The departures have led to further delay in approvals for the Swiss bank’s several operations in China.
In the last few months, the bank witnessed the exits of around half of its senior management employees including that of CFO Annie Qiu, head of compliance Xu Yang, and chief information officer Larry Tung.
Following the departures, China Securities Regulatory Commission (CSRC) has informed Credit Suisse that it would resume visiting any sites for scrutiny only after the bank refills those roles, one of the sources told Bloomberg.
The regulatory scrutiny is the last phase that is required for the bank to commence the development of its wealth management activities onshore.
The inspection is also required to enhance the lender’s equities trading businesses outside the city of Shenzhen.
The setback comes at a time when Credit Suisse is facing several other controversies that resulted into the loss of billions of dollars, prompting a strategic evaluation of its investment arm as well as exit of resources and laying off thousands of employees.
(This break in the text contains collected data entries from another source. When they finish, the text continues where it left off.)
--- src/rtl/a2d_rr_sampler.sv ---
// Round-robin A2D sampler: periodic sweep of channels through the SPI master,
// one command and one read transaction per channel, results held in a bank.
module a2d_rr_sampler #(
    parameter int NUM_CH = 8,
    parameter int PERIOD = 4096,
    parameter int GAP    = 2
) (
    input  logic                clk,
    input  logic                rst_n,
    input  logic                en,
    a2d_rr_sampler_if.master    spi,
    input  logic [2:0]          rd_chnl,
    output logic [11:0]         res,
    output logic [2:0]          res_chnl,
    output logic                cnv_cmplt,
    output logic                ovr
);

    localparam int PW = (PERIOD > 2) ? $clog2(PERIOD) : 1;
    localparam int GW = $clog2(GAP + 1);
    localparam logic [PW-1:0] PER_LAST = PW'(PERIOD - 1);
    localparam logic [GW-1:0] GAP_LD   = GW'(GAP);
    localparam logic [2:0]    CH_LAST  = 3'(NUM_CH - 1);

    typedef enum logic [2:0] {
        S_IDLE,
        S_CMD,
        S_WAIT_C,
        S_GAP,
        S_RD,
        S_WAIT_R,
        S_NEXT
    } state_t;

    state_t        state_q, state_d;
    logic [2:0]    chnl_q, chnl_d;
    logic [GW-1:0] gap_q, gap_d;
    logic [15:0]   cmd_q, cmd_d;
    logic [PW-1:0] per_q, per_d;
    logic          done_ff_q;
    logic          ovr_q, ovr_d;
    logic          cnv_q;
    logic [2:0]    res_chnl_q;
    logic [11:0]   bank_q [8];
    logic          tick;
    logic          xfer_end;
    logic          wr_bank;
    logic          unused_hi;

    assign tick      = en && (per_q == PER_LAST);
    assign xfer_end  = spi.done && !done_ff_q;
    assign unused_hi = &{1'b0, spi.rd_data[15:12]};

    always_comb begin
        per_d = per_q + 1'b1;
        if (!en || tick) begin
            per_d = '0;
        end
    end

    // A tick that finds a sweep in flight is dropped and only flagged.
    always_comb begin
        ovr_d = ovr_q;
        if (!en) begin
            ovr_d = 1'b0;
        end else if (tick && state_q != S_IDLE) begin
            ovr_d = 1'b1;
        end
    end

    always_comb begin
        state_d = state_q;
        chnl_d  = chnl_q;
        gap_d   = gap_q;
        cmd_d   = cmd_q;
        wr_bank = 1'b0;
        unique case (state_q)
            S_IDLE: begin
                if (tick) begin
                    state_d = S_CMD;
                    chnl_d  = '0;
                end
            end
            S_CMD: begin
                state_d = S_WAIT_C;
            end
            S_WAIT_C: begin
                if (xfer_end) begin
                    state_d = S_GAP;
                    gap_d   = GAP_LD;
                end
            end
            S_GAP: begin
                if (gap_q == GW'(1)) begin
                    state_d = S_RD;
                end else begin
                    gap_d = gap_q - 1'b1;
                end
            end
            S_RD: begin
                state_d = S_WAIT_R;
            end
            S_WAIT_R: begin
                if (xfer_end) begin
                    wr_bank = 1'b1;
                    state_d = S_NEXT;
                end
            end
            S_NEXT: begin
                if (chnl_q == CH_LAST || !en) begin
                    state_d = S_IDLE;
                    chnl_d  = '0;
                end else begin
                    state_d = S_CMD;
                    chnl_d  = chnl_q + 1'b1;
                end
            end
            default: begin
                state_d = S_IDLE;
            end
        endcase
        // Load the packet on entry so it is already valid in the wrt cycle.
        if (state_d == S_CMD || state_d == S_RD) begin
            cmd_d = {2'b00, chnl_d, 11'h000};
        end
    end

    always_ff @(posedge clk) begin
        if (!rst_n) begin
            state_q    <= S_IDLE;
            chnl_q     <= '0;
            gap_q      <= '0;
            cmd_q      <= '0;
            per_q      <= '0;
            done_ff_q  <= 1'b1;
            ovr_q      <= 1'b0;
            cnv_q      <= 1'b0;
            res_chnl_q <= '0;
            for (int i = 0; i < 8; i++) begin
                bank_q[i] <= '0;
            end
        end else begin
            state_q   <= state_d;
            chnl_q    <= chnl_d;
            gap_q     <= gap_d;
            cmd_q     <= cmd_d;
            per_q     <= per_d;
            done_ff_q <= spi.done;
            ovr_q     <= ovr_d;
            cnv_q     <= wr_bank;
            if (wr_bank) begin
                bank_q[chnl_q] <= spi.rd_data[11:0];
                res_chnl_q     <= chnl_q;
            end
        end
    end

    assign spi.wrt   = (state_q == S_CMD) || (state_q == S_RD);
    assign spi.cmd   = cmd_q;
    assign cnv_cmplt = cnv_q;
    assign res_chnl  = res_chnl_q;
    assign ovr       = ovr_q;
    assign res       = (int'(rd_chnl) < NUM_CH) ? bank_q[rd_chnl] : 12'h000;

endmodule
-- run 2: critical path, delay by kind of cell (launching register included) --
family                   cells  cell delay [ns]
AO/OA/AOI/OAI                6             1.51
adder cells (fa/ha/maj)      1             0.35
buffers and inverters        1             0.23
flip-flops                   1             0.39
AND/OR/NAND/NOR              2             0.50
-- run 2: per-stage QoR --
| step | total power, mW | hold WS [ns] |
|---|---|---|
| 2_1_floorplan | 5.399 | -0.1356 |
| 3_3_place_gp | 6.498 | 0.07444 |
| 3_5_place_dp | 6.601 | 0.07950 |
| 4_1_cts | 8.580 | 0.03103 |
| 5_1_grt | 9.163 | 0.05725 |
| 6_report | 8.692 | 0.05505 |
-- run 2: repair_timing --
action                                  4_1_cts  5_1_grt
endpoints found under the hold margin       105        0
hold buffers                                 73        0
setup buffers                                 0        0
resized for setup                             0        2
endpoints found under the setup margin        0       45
To expand its effort to serve the wealthy nationals and the increasing entrepreneur population in China, Credit Suisse aims to hire three times more than its current workforce in the country.
With the new hires, the bank also sought to gain command over its Chines securities venture.
The news agency stated that a spokeswoman at Credit Suisse refused to give any insight on the matter. Representatives from CSRC also didn’t make any comment regarding the issue.
Nearly two years back, Credit Suisse secured approval to manage its securities venture. However, the lender is yet to receive consent to execute its onshore extension.
As per the sources, Credit Suisse intends to name Wang Jing as CEO for its securities venture after the former CEO Tim Tu had stepped down in April this year.